Le véto russe et chinois "est une expression de mépris pour les aspirations légitimes qui s'expriment courageusement en Syrie depuis cinq mois. C'est un rejet de ce formidable mouvement en faveur de la liberté et de la démocratie qu'est le Printemps arabe", a ajouté M. Araud.
"Qu'on ne s'y trompe pas, ce véto ne nous arrêtera pas. Aucun véto ne peut donner blanc seing à des autorités syriennes qui ont perdu toute légitimité en assassinant leur propre peuple", a-t-il souligné.
L'ambassadeur de Russie, Vitali Tchourkine, a estimé que deux philosophies s'étaient affrontées lors des discussions au Conseil de sécurité, dont celle de la "confrontation" voulue selon lui par les pays occidentaux. "La menace de sanctions était inacceptable", a-t-il dit après le vote.
Il s'agit du premier veto russo-chinois depuis celui qui avait bloqué des sanctions de l'ONU contre le président du Zimbabwe Robert Mugabe en juillet 2008.
Plus tô t dans la journée, la Russie avait jugé "inacceptable" la dernière version du projet de résolution, malgré le retrait d'une référence directe à des sanctions.
Dans ce projet de résolution, le Royaume-Uni, la France, l'Allemagne et le Portugal ont préféré parler de "mesures ciblées" plutô t que de "sanctions", afin de rallier les autres membres du Conseil de sécurité.
Moscou, allié de Damas qui bloque depuis des semaines tout projet de sanctions, avait proposé son propre projet de résolution mettant l'accent sur la nécessité du dialogue politique en Syrie et mettant la pression aussi bien sur l'opposition que sur le régime du président syrien.

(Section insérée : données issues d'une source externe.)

[src/rtl/core/pmpa_pkg.sv]
// Shared types and constants of the paged memory with page allocator.
// Request, status and controller state codes, plus default geometry.
// No dependencies.
package pmpa_pkg;

	localparam int PAGE_BYTES_DEF = 256;
	localparam int NUM_PAGES_DEF  = 64;
	// byte address in page 0 where the table pointer of process 0 sits
	localparam int TBL_PTR_BASE   = 64;

	typedef enum logic [1:0] {
		REQ_NEW   = 2'd0,
		REQ_KILL  = 2'd1,
		REQ_STORE = 2'd2,
		REQ_LOAD  = 2'd3
	} req_t;

	typedef enum logic [1:0] {
		STAT_OK      = 2'd0,
		STAT_NO_TBL  = 2'd1,
		STAT_NO_DATA = 2'd2
	} status_t;

	typedef enum logic [3:0] {
		S_IDLE,
		S_TBL_WAIT,
		S_PTE_WAIT,
		S_DATA_WAIT,
		S_KILL_RD,
		S_KILL_CHK,
		S_KILL_TBL,
		S_ALLOC_RD,
		S_ALLOC_CHK,
		S_NP_PTR,
		S_NP_PTE
	} state_t;

endpackage

[src/rtl/core/pmpa_ctrl.sv]
// Request sequencer: allocator scan, kill walk and address translation.
// Drives the single memory port of pmpa_mem; one access per cycle.
// Depends on pmpa_pkg for codes and states.
module pmpa_ctrl #(
	parameter int PAGE_BYTES = pmpa_pkg::PAGE_BYTES_DEF,
	parameter int NUM_PAGES  = pmpa_pkg::NUM_PAGES_DEF,
	parameter int AW         = $clog2(PAGE_BYTES * NUM_PAGES)
) (
	input  logic          clk,
	input  logic          arst_n,
	input  logic          start,
	output logic          busy,
	input  logic [1:0]    req_type,
	input  logic [5:0]    pid,
	input  logic [7:0]    npages,
	input  logic [15:0]   vaddr,
	input  logic [7:0]    store_data,
	output logic          done,
	output logic [AW-1:0] xlat_addr,
	output logic [7:0]    read_data,
	output logic [1:0]    status,
	output logic          mem_we,
	output logic [AW-1:0] mem_addr,
	output logic [7:0]    mem_wdata,
	input  logic [7:0]    mem_rdata,
	input  logic          mem_ready
);
	import pmpa_pkg::*;

	localparam int PBW = $clog2(PAGE_BYTES);
	localparam int PW  = $clog2(NUM_PAGES);

	state_t          state_q, state_d;
	logic [1:0]      req_q;
	logic [5:0]      proc_q;
	logic [7:0]      cnt_q;
	logic [15:0]     va_q;
	logic [7:0]      data_q;
	logic [7:0]      tbl_q, tbl_d;
	logic [7:0]      pg_q, pg_d;
	logic [PW-1:0]   scan_q, scan_d;
	logic [7:0]      pte_q, pte_d;
	logic [PBW-1:0]  kidx_q, kidx_d;
	logic            alloc_tbl_q, alloc_tbl_d;
	logic [AW-1:0]   pa_q, pa_d;
	logic            accept;
	logic            fin;
	status_t         fin_status;
	logic [AW-1:0]   fin_pa;
	logic [7:0]      fin_rd;
	logic [AW-1:0]   xl_addr;
	logic            done_q;
	logic [AW-1:0]   xlat_addr_q;
	logic [7:0]      read_data_q;
	logic [1:0]      status_q;

	// page base plus offset, wrapped to the memory size
	function automatic logic [AW-1:0] addr_of(input logic [7:0] base,
	                                          input logic [AW-1:0] off);
		return (AW'(base) << PBW) + off;
	endfunction

	assign accept = start && !busy;
	assign busy   = (state_q != S_IDLE) || !mem_ready;

	always_comb begin
		state_d     = state_q;
		tbl_d       = tbl_q;
		pg_d        = pg_q;
		scan_d      = scan_q;
		pte_d       = pte_q;
		kidx_d      = kidx_q;
		alloc_tbl_d = alloc_tbl_q;
		pa_d        = pa_q;
		mem_we      = 1'b0;
		mem_addr    = '0;
		mem_wdata   = '0;
		fin         = 1'b0;
		fin_status  = STAT_OK;
		fin_pa      = '0;
		fin_rd      = '0;
		xl_addr     = addr_of(mem_rdata, AW'(va_q[7:0]));
		unique case (state_q)
			S_IDLE: begin
				if (accept) begin
					if (req_type == REQ_NEW) begin
						mem_addr    = AW'(1);
						scan_d      = PW'(1);
						alloc_tbl_d = 1'b1;
						state_d     = S_ALLOC_CHK;
					end else begin
						mem_addr = AW'(TBL_PTR_BASE) + AW'(pid);
						state_d  = S_TBL_WAIT;
					end
				end
			end
			S_TBL_WAIT: begin
				tbl_d = mem_rdata;
				if (req_q == REQ_KILL) begin
					mem_addr = addr_of(mem_rdata, '0);
					kidx_d   = '0;
					state_d  = S_KILL_CHK;
				end else begin
					mem_addr = addr_of(mem_rdata, AW'(va_q[15:8]));
					state_d  = S_PTE_WAIT;
				end
			end
			S_PTE_WAIT: begin
				mem_addr = xl_addr;
				pa_d     = xl_addr;
				if (req_q == REQ_STORE) begin
					mem_we    = 1'b1;
					mem_wdata = data_q;
					fin       = 1'b1;
					fin_pa    = xl_addr;
					state_d   = S_IDLE;
				end else begin
					state_d = S_DATA_WAIT;
				end
			end
			S_DATA_WAIT: begin
				fin     = 1'b1;
				fin_pa  = pa_q;
				fin_rd  = mem_rdata;
				state_d = S_IDLE;
			end
			S_KILL_RD: begin
				mem_addr = addr_of(tbl_q, AW'(kidx_q));
				state_d  = S_KILL_CHK;
			end
			S_KILL_CHK: begin
				// a free uses the port, so the next entry's read is issued from S_KILL_RD
				if (mem_rdata != '0 && mem_rdata < 8'(NUM_PAGES)) begin
					mem_we    = 1'b1;
					mem_addr  = AW'(mem_rdata);
					mem_wdata = '0;
					if (kidx_q == PBW'(PAGE_BYTES - 1)) begin
						state_d = S_KILL_TBL;
					end else begin
						kidx_d  = kidx_q + 1'b1;
						state_d = S_KILL_RD;
					end
				end else if (kidx_q == PBW'(PAGE_BYTES - 1)) begin
					state_d = S_KILL_TBL;
				end else begin
					kidx_d   = kidx_q + 1'b1;
					mem_addr = addr_of(tbl_q, AW'(PBW'(kidx_q + 1'b1)));
				end
			end
			S_KILL_TBL: begin
				if (tbl_q < 8'(NUM_PAGES)) begin
					mem_we    = 1'b1;
					mem_addr  = AW'(tbl_q);
					mem_wdata = '0;
				end
				fin     = 1'b1;
				state_d = S_IDLE;
			end
			S_ALLOC_RD: begin
				mem_addr = AW'(scan_q);
				state_d  = S_ALLOC_CHK;
			end
			S_ALLOC_CHK: begin
				if (mem_rdata == '0) begin
					mem_we    = 1'b1;
					mem_addr  = AW'(scan_q);
					mem_wdata = 8'd1;
					if (alloc_tbl_q) begin
						tbl_d   = 8'(scan_q);
						state_d = S_NP_PTR;
					end else begin
						pg_d    = 8'(scan_q);
						state_d = S_NP_PTE;
					end
				end else if (scan_q == PW'(NUM_PAGES - 1)) begin
					fin        = 1'b1;
					fin_status = alloc_tbl_q ? STAT_NO_TBL : STAT_NO_DATA;
					state_d    = S_IDLE;
				end else begin
					scan_d   = scan_q + 1'b1;
					mem_addr = AW'(PW'(scan_q + 1'b1));
				end
			end
			S_NP_PTR: begin
				mem_we    = 1'b1;
				mem_addr  = AW'(TBL_PTR_BASE) + AW'(proc_q);
				mem_wdata = tbl_q;
				if (cnt_q == '0) begin
					fin     = 1'b1;
					state_d = S_IDLE;
				end else begin
					pte_d       = '0;
					scan_d      = PW'(1);
					alloc_tbl_d = 1'b0;
					state_d     = S_ALLOC_RD;
				end
			end
			S_NP_PTE: begin
				mem_we    = 1'b1;
				mem_addr  = addr_of(tbl_q, AW'(pte_q));
				mem_wdata = pg_q;
				if (pte_q == cnt_q - 1'b1) begin
					fin     = 1'b1;
					state_d = S_IDLE;
				end else begin
					pte_d   = pte_q + 1'b1;
					scan_d  = PW'(1);
					state_d = S_ALLOC_RD;
				end
			end
			default: state_d = S_IDLE;
		endcase
	end

	always_ff @(posedge clk or negedge arst_n) begin
		if (!arst_n) begin
			state_q <= S_IDLE;
			done_q  <= 1'b0;
		end else begin
			state_q <= state_d;
			done_q  <= fin;
		end
	end

	always_ff @(posedge clk) begin
		if (accept) begin
			req_q  <= req_type;
			proc_q <= pid;
			cnt_q  <= npages;
			va_q   <= vaddr;
			data_q <= store_data;
		end
		tbl_q       <= tbl_d;
		pg_q        <= pg_d;
		scan_q      <= scan_d;
		pte_q       <= pte_d;
		kidx_q      <= kidx_d;
		alloc_tbl_q <= alloc_tbl_d;
		pa_q        <= pa_d;
		if (fin) begin
			xlat_addr_q <= fin_pa;
			read_data_q <= fin_rd;
			status_q    <= fin_status;
		end
	end

	assign done      = done_q;
	assign xlat_addr = xlat_addr_q;
	assign read_data = read_data_q;
	assign status    = status_q;

	a_no_wr_in_clear: assert property (@(posedge clk) disable iff (!arst_n)
		mem_we |-> mem_ready)
		else $error("memory write during clearing pass");

	a_done_pulse: assert property (@(posedge clk) disable iff (!arst_n)
		done_q |=> !done_q)
		else $error("result strobe longer than one cycle");

	a_alloc_mark: assert property (@(posedge clk) disable iff (!arst_n)
		(state_q == S_ALLOC_CHK && mem_we) |->
			(mem_wdata == 8'd1 && mem_addr < AW'(NUM_PAGES) && mem_addr != '0))
		else $error("allocator marked a byte outside the free map");

	a_rdata_load_only: assert property (@(posedge clk) disable iff (!arst_n)
		(done_q && req_q != REQ_LOAD) |-> (read_data_q == '0))
		else $error("read data on a non-load result");

endmodule

[config.mk]
export PLATFORM = sky130hd
export DESIGN_NAME = pmpa_ctrl
export DESIGN_NICKNAME = d
export VERILOG_FILES = /design/src/rtl/core/pmpa_pkg.sv /design/src/rtl/core/pmpa_ctrl.sv
export SDC_FILE = /design/constraint.sdc
export NUM_CORES = 1
export LEC_CHECK = 0
export BUFFER_PORTS_ARGS = -buffer_cell sky130_fd_sc_hd__buf_2
export CAP_MARGIN = 20
export CORE_MARGIN = 2
export CORE_UTILIZATION = 30
export CTS_CLUSTER_SIZE = 16
export DETAILED_ROUTE_END_ITERATION = 10
export PLACE_DENSITY_LB_ADDON = 0.25
export SKIP_LAST_GASP = 1
export SLEW_MARGIN = 40
export SYNTH_ARGS = -nofsm -noshare
export SYNTH_HDL_FRONTEND = slang
export SYNTH_SLANG_ARGS = --single-unit
export TNS_END_PERCENT = 100
[constraint.sdc]
create_clock -name clk -period 6.4 [get_ports clk]
set_input_delay 0.32 -clock clk [delete_from_list [all_inputs] [get_ports clk]]
set_output_delay 0.32 -clock clk [all_outputs]
set_load 0.01 [all_outputs]
* Word level (Yosys, flattened, before mapping)
Index checks and enable logic that the tools add are counted.
** Storage, ports and cells
- Register bits after elaboration :: 120
- Bits of input ports :: 52
** Cells by class
- $add $sub $neg :: 11
- Magnitude comparators :: 2
- Eq/ne operators :: 27
- Multiplexer cells :: 58
- Bitwise logic cells :: 3
- Reduce and logical (&&, ||, !) cells :: 26
** Operators with widths (number)
- one-hot mux 14 bit (10 select lines) :: 1
- 2-to-1 mux 8 bit :: 10
- adder 14 x 8 -> 14 bit :: 5
- 2-to-1 mux 14 bit :: 4
- 2-to-1 mux 6 bit :: 8
- one-hot mux 8 bit (2 select lines) :: 3
- one-hot mux 4 bit (9 select lines) :: 1
- one-hot mux 8 bit (4 select lines) :: 1
- one-hot mux 14 bit (2 select lines) :: 1
- 2-to-1 mux 4 bit :: 6
- one-hot mux 6 bit (4 select lines) :: 1
- != test 2 bit (second input constant) :: 10
- adder 7 x 6 -> 8 bit (first input constant) :: 2
- adder 8 x 1 -> 8 bit (second input constant) :: 2
- equality test 4 x 3 -> 1 bit (second input constant) :: 4
- zero test 8 bit :: 2
- less-than comparator 8 x 7 -> 1 bit (second input constant) :: 2
- AND reduction 3 bit :: 5
- equality test 4 bit (second input constant) :: 3
- 2-to-1 mux 1 bit :: 12
- one-hot mux 1 bit (5 select lines) :: 2
- 2-to-1 mux 3 bit :: 3
- equality test 4 x 2 -> 1 bit (second input constant) :: 2
- equality test 8 bit :: 1
- 23 further kinds :: 36

* Depth between registers and ports, before layout
Gate-level depths: netlist of run 1.
- Word-level depth :: 6
- Gate-level depth with buffers :: 8
- Depth with buffers taken out :: 8

* Worst setup path before layout of run 1
OpenSTA, ideal clock, no wires.
- Kind :: register to register
- From :: register cnt_q[0]
- To :: register read_data_q[0] (netlist: read_data[0]), enable pin
- Library setup time :: 0.382 ns
- Data arrival time :: 2.617 ns
- Slack :: 3.401 ns
- Stages on the path, launching flop included :: 9
- Cell sequence :: edfxtp_1 inv_1 ha_1 or3b_1 or4_1 a211oi_1 o311ai_2 nand2_1 or4_1
** Between the ends
- Cells in the longest elaborated chain, start to end :: 4
- Elaborated cells between the ends (all ways) :: 6
- Classes of those cells :: 1 x add/sub; 1 x eq/ne; 3 x mux; 1 x reduce/logical
** RTL lines
- from (decl) :: RTL line pmpa_ctrl.sv:36 : logic [7:0] cnt_q;
- from (signal assigned) :: RTL line pmpa_ctrl.sv:229 : cnt_q <= npages;
- subtractor 8 x 1 -> 8 bit :: RTL line pmpa_ctrl.sv:202 : if (pte_q == cnt_q - 1'b1) begin
- equality test 8 bit :: RTL line pmpa_ctrl.sv:202
- 2-to-1 mux 1 bit :: RTL line pmpa_ctrl.sv:202
- one-hot mux 1 bit (5 select lines) * :: RTL line pmpa_ctrl.sv:83 : unique case (state_q)
- net fin :: RTL line pmpa_ctrl.sv:47 : logic fin;
- to (signal assigned) :: RTL line pmpa_ctrl.sv:242 : read_data_q <= fin_rd;
- to (decl) :: RTL line pmpa_ctrl.sv:54 : logic [7:0] read_data_q;
The timed path passes the listed nets; every way through them passes the cells marked *.
A chain may end at the register's enable or synchronous reset.

* Final worst setup path of run 1
- From :: register state_q[3]
- To :: output port mem_addr[3]
** Between the ends
- Cells in the longest elaborated chain, start to end :: 6
- Elaborated cells between the ends (all ways) :: 16
- Classes of those cells :: 9 x eq/ne; 2 x mux; 5 x reduce/logical
** RTL lines
- from (decl) :: RTL line pmpa_ctrl.sv:33 : state_t state_q, state_d;
- from (signal assigned) :: RTL line pmpa_ctrl.sv:220 : state_q <= state_d;
- nonzero test 4 bit :: RTL line pmpa_ctrl.sv:64 : assign busy = (state_q != S_IDLE) || !mem_ready;
- logical OR 1 bit :: RTL line pmpa_ctrl.sv:64
- zero test 1 bit :: RTL line pmpa_ctrl.sv:63 : assign accept = start && !busy;
- logical AND 1 bit :: RTL line pmpa_ctrl.sv:63
- 2-to-1 mux 8 bit :: RTL line pmpa_ctrl.sv:85 : if (accept) begin
- one-hot mux 14 bit (10 select lines) * :: RTL line pmpa_ctrl.sv:83
- to (decl) :: RTL line pmpa_ctrl.sv:23 : output logic [AW-1:0] mem_addr,
Mark *: on every way between the ends. The rest lies on a longest branch, timed or not.

==> impl_metrics.toml, run 1 <==
[status]
outcome = "finished clean"

[sta]
worst_slack_ps = 2685
slew_violations = 0
fin_skew_ps = 8.018
whs_ps = 76.61
relSlewSlack_pct = 43.76
period_needed_ps = 3715
post-route-period-util_pct = 58.04
setup_violations = 0
fmax_mhz = 269.2
tightestPinTransition_ps = 843.5
rsz0062_at_grt = "false"
hold_violations = 0
fin_tns_setup_ps = 0

[route]
wl_met3_um = 1023
routed_wl_um = 17430
wl_met2_um = 8209
drtIter0Drc = 353
wl_per_cell_um = 21.23
num_vias = 4437
dr.pass1.iters = 7
postRouteAntennaNets = 0
top_layer = "met4"
viasPerCell = 5.404
wl_met1_um = 7949
drc = 0

[clock_network]
clkSlewWorstSetupHoldPaths_ps = 50
cts_made_buffers = 17
clock_latency_ps = 420
post_cts_resized = 0
cts-root-buf = "clkbuf_16"
clock_sinks = 120
htreeDepth = 4
cts_tree = "yes"
cts.path.max_buffers = 2

[synth]
synth_top_family_by_area = "simple AND/OR/NAND/NOR gates"
yosys.area_share.xor_xnor_pct = 3.675
ys_ff_latch = 120
synthMuxAreaShare_pct = 0.3500
synth_compound_area_share_pct = 13.91
synthesis.nets = 524
yosysTopAreaCellShare_pct = 60.38
netlist_area_sq_um = 5719
syn-instance-count = 468
yosys.area.top_type = "edfxtp_1"
async_flop_share_pct = 4.167
synth_edf_count = 115
synth_simple_gate_area_share_pct = 16.15
synth.area.top_cells = "edfxtp_1 (60%), nand2_1 (3.0%), nor2_1 (2.9%)"
yosys_warnings = 0
synth.yosys.seq_area_share_pct = 62.57
synth_area_per_cell_sq_um = 12.22
synth_flop_cell = "edfxtp_1"
synth_fa_ha_area_share_pct = 0.8751
synth_cell_types = 59

[worst_setup_path]
rrSetupSlack_ps = 3010
end_kind = "primary output"
worst_ep_arrival_time_ps = 3390
max_stage_delay_ps = 830
start_kind = "register"
worst-setup-path-type = "reg -> out"
worst_path_max_delay_cell = "dfrtp_1"
crit_path_cell_trace = "nand2b_1 -> or3_1 -> or3_1 -> nor2_1 -> nor3b_1 -> o21ai_0 -> buf_2"
crit_buf_inv = 1
path_max_fanout = 22
cp.required_ps = 6080
crit_path_frequent_cell = "or3_1"
cp_top_family = "simple AND/OR/NAND/NOR gates"

[finish]
antenna_cells = 0
area_growth_pct = 24.00
fillers = 1820
layout-drive-gt1-share_pct = 25.21
nets = 631

[min_path]
hold_path.class = "in -> reg"

[pwr]
switching_power_uw = 996.6
intPower_mw = 1.910
swShare_pct = 34.29
ir_drop_v = 0.0001642
leakage_nw = 2.655
combPwrFrac_pct = 27.5
p_per_area_nw_per_um2 = 409.8
pwr-share-clk_pct = 30.6
sequentialPowerShare_pct = 41.9

[placed_design]
io_buffers = 100
hpwl_um = 12690
preCtsSetupSlack_ps = 2966
gp_congestion = 0.9158

[global_routing]
grt_overflow = 0
grt_max_degree = 27
grt_pass1_vias = 4351
grtUsageTotal_pct = 17.50
grt_antenna_before_repair = 0
grt_pass1_wl_um = 25960

[floorplan]
start_util_pct = 30.58
rows = 50
die_area_sq_um = 20180
die-height_um = 142.1
fp.dieW_um = 142.1
core_area_sq_um = 18710
io_pins = 101

[flow_run]
maxCapViolations = 0
cells in the mapped netlist, types with 6 or more instances:
cell type / instances
a22oi_1: 12
nand3_1: 15
o21ai_0: 9
nand2b_1: 9
or3_1: 6
nor2_1: 44
inv_1: 14
nor3_1: 15
and3_1: 7
a21oi_1: 12
xnor2_1: 13
xor2_1: 11
clkbuf_1: 14
a222oi_1: 9
a32o_1: 9
edfxtp_1: 115
and2_1: 12
nand2_1: 45
a22o_1: 13
per-layer routing:
metal	GRT usage, %	up-vias
li1	-	2044
met1	23.85	2176
met2	27.87	204
met4	5.579	0
met5	0	-
met3	3.869	13
power groups by stage:
stage / Combinational, mW / Sequential (mW) / Clock (mW)
2_1_floorplan: 0.526 / 1.13 / 0
3_3_place_gp: 0.785 / 1.22 / 0
3_5_place_dp: 0.795 / 1.23 / 0
4_1_cts: 0.801 / 1.21 / 0.909
5_1_grt: 0.869 / 1.23 / 0.945
6_report: 0.800 / 1.22 / 0.889
placed cells by master, fill, tap and decap left out, types with 6 or more instances in the layout:
cell type / count
edfxtp_1: 115
buf_2: 100
nand2_1: 45
nor2_1: 44
clkbuf_16: 17
nand3_1: 15
inv_1: 14
xnor2_1: 13
a22o_1: 13
nor3_1: 12
a22oi_1: 12
a21oi_1: 12
and2_1: 12
xor2_1: 11
o21ai_0: 9
nand2b_1: 9
a32o_1: 9
a222oi_1: 9
buf_4: 9
and3_1: 7
or3_1: 6
kinds of logic (layout without fill, tap and decap cells):
| logic type | Yosys count | in the layout |
|---|---|---|
| AO/OA/AOI/OAI | 101 | 101 |
| XOR/XNOR | 24 | 24 |
| adder cells (fa/ha/maj) | 4 | 4 |
| buffers and inverters | 36 | 155 |
| flip-flops | 120 | 120 |
| multiplexers | 2 | 2 |
| AND/OR/NAND/NOR | 181 | 181 |
cell type report:
class	count	area (sq um)	share of cell area [%]
sequential	120	3580	50.48
multi-input combinational	312	2046	28.85
timing repair buffer	110	578.1	8.151
clock buffer	19	432.9	6.104
tap	234	292.8	4.128
clock inverter	12	110.1	1.553
inverter	14	52.55	0.7410
worst paths after layout:
kind | endpoint | start | cells after the start
max in group asynchronous | state_q[0] | arst_n | 2
min in group asynchronous | done | arst_n | 2
hold reg to reg | pa_q[6] | va_q[6] | 0
setup reg to reg | read_data[5] | state_q[2] | 5
hold / removal | cnt_q[1] | npages[1] | 1
setup / recovery | mem_addr[3] | state_q[3] | 7
timing repair:
item | 4_1_cts | 5_1_grt
hold endpoints to repair | 5 | 0
endpoints found under the setup margin | 0 | 0
hold buffers | 1 | 0
buffers inserted | 0 | 0
metrics by stage:
stage,cell area [sq um],power (mW),cells,util (%)
final,7092,2.906,821,37.91
after global routing,7092,3.049,821,37.91
after CTS,7086,2.923,821,37.88
after detailed placement,6533,2.021,789,34.92
after floorplan,5719,1.658,468,-
after global placement,6509,2.007,789,34.80
flip-flops by register name (all words and copies together) (netlist names), 2 cells and up:
name / cells
scan_q: 6
data_q: 8
state_q: 4
tbl_q: 8
status: 2
va_q: 16
pte_q: 8
read_data: 8
proc_q: 6
pg_q: 6
cnt_q: 8
kidx_q: 8
pa_q: 14
xlat_addr: 14
req_q: 2
worst reg2reg max path, cell delays in order (launching register included):
cell and delay, ps:
dfrtp_1 890, nand2b_1 260, or3_1 520, or3_1 280, nor2_1 50, or4_2 1010
Power figures use the tool's default switching activity.
==> run 2, diff against run 1 <==
==> constraint.sdc (replaced) <==
create_clock -name clk -period 3.5 [get_ports clk]
set_input_delay 0.175 -clock clk [delete_from_list [all_inputs] [get_ports clk]]
set_output_delay 0.175 -clock clk [all_outputs]
set_load 0.01 [all_outputs]
==> run 2 against run 1 <==
- sequential power grew 76%
- total power grew 90%
- worst setup slack lost 2400 ps
- clock power grew 92%
- routed wire length grew 3.2%
- hold slack lost 17 ps
- cell area grew 7.7%
- via count grew 5.8%
- first-iteration DRC count grew 20%
- sequential cell count is the same
- critical path depth grew 1
- clock skew grew 4.7 ps
- largest power group unchanged
==> impl_metrics.toml, run 2 (synthesis gave the netlist of run 1 again) <==
[sta]
setup_violations = 0
post-route-period-util_pct = 91.61
fin_tns_setup_ps = 0
hold_violations = 0
slew_violations = 0
relSlewSlack_pct = 50.90
fin_skew_ps = 12.73
rsz0062_at_grt = "false"
period_needed_ps = 3206
worst_slack_ps = 293.6
tightestPinTransition_ps = 736.5
fmax_mhz = 311.9

[finish]
final_cell_mix = "edfxtp_1 (115), buf_2 (100), nand2_1 (45), nor2_1 (44), dlygate4sd3_1 (41)"
nets = 688
largest_reg_flops = 16
area_growth_pct = 33.49
design_area_sq_um = 7635
layout_commonest_cell = "edfxtp_1"
layout-drive-gt1-share_pct = 24.81
top_register = "va_q"
antenna_cells = 0

[worst_setup_path]
cp_top_family = "simple AND/OR/NAND/NOR gates"
worst_ep_arrival_time_ps = 3030
path_max_fanout = 18
crit_buf_inv = 3
rrSetupSlack_ps = 540
max_stage_delay_ps = 650
worst-setup-path-type = "reg -> out"
start_kind = "register"
end_kind = "primary output"
crit_path_cell_trace = "nand2b_1 -> or3_1 -> buf_4 -> or3_1 -> inv_1 -> a21oi_1 -> o21ai_0 -> buf_2"
cp.required_ps = 3320
crit_path_frequent_cell = "or3_1"
worst_path_max_delay_cell = "dfrtp_1"

[floorplan]
die-height_um = 142.1
io_pins = 101
die_area_sq_um = 20180
fp.dieW_um = 142.1
start_util_pct = 30.58
rows = 50
core_area_sq_um = 18710

[route]
dr.pass1.iters = 5
viasPerCell = 5.339
postRouteAntennaNets = 0
routed_wl_um = 18000
num_vias = 4693
drc = 0
wl_per_cell_um = 20.47
drtIter0Drc = 424

[global_routing]
grt_overflow = 0
grt_pass1_wl_um = 27300
grt_use_met3_pct = 5.686
grt_antenna_before_repair = 0
grtUsageMet2_pct = 27.77
grt_max_degree = 27
grt.busiest_layer = "met2"
grtUsageTotal_pct = 18.25
grt_pass1_vias = 4754
met1_usage_pct = 24.48

[clock_network]
clock_sinks = 120
cts_tree = "yes"
clock_latency_ps = 420
cts-root-buf = "clkbuf_16"
htreeDepth = 4
post_cts_resized = 0
cts.path.max_buffers = 2
post_cts_buffers = 0
clkSlewWorstSetupHoldPaths_ps = 60
cts_hold_buf = 41
cts_made_buffers = 17

[placed_design]
gp_congestion = 0.9317
placed_area_sq_um = 6649
hpwl_um = 12990
io_buffers = 100
preCtsSetupSlack_ps = 541.3

[min_path]
hold_path.class = "in -> reg"

[pwr]
ir_drop_v = 0.0002995
leakage_nw = 2.919
p_per_area_nw_per_um2 = 723.2

[status]
outcome = "finished clean"

[flow_run]
maxCapViolations = 0
-- run 2: layer usage --
metal / wire, um / vias to the layer above / part of all wire (%)
met5: 0 / - / 0
met4: 495 / 0 / 2.8
met3: 1370 / 27 / 7.6
met2: 8084 / 210 / 45
met1: 8045 / 2303 / 45
li1: - / 2153 / -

Les Etats-Unis, par la voix de la porte-parole de la diplomatie américaine, Victoria Nuland, avaient quant à eux espéré "un vote fort, solide" pour "adresser au régime Assad le message que la violence doit cesser".
S'adressant à la presse à La Haye, le ministre allemand des Affaires étrangères, Guido Westerwelle, avait appelé les quinze membres du Conseil de sécurité à trouver une réponse "unifiée", sous peine d'affaiblir l'autorité de l'ONU.
Selon le ministre français des Affaires étrangères, Alain Juppé, la Russie s'était montrée favorable lundi à la résolution proposée, avant de changer de position.
Le Canada a lui renforcé mardi ses sanctions contre Damas en visant en particulier le secteur pétrolier, sans toutefois freiner les activités du géant énergétique canadien Suncor dans ce pays.
Parallèlement, le Premier ministre turc Recep Tayyip Erdogan, qui entretenait jadis des liens d'amitié avec le président Assad, a annoncé mardi que son pays prendrait rapidement des sanctions contre le régime syrien, selon l'agence de presse Anatolie.
Entre-temps, la répression, qui a fait selon l'ONU plus de 2.700 morts depuis la mi-mars, s'est poursuivie: onze nouvelles victimes ont été recensées mardi, dont six à Homs (centre) et deux dans le nord-ouest du pays, a rapporté l'Observatoire syrien des droits de l'Homme (OSDH).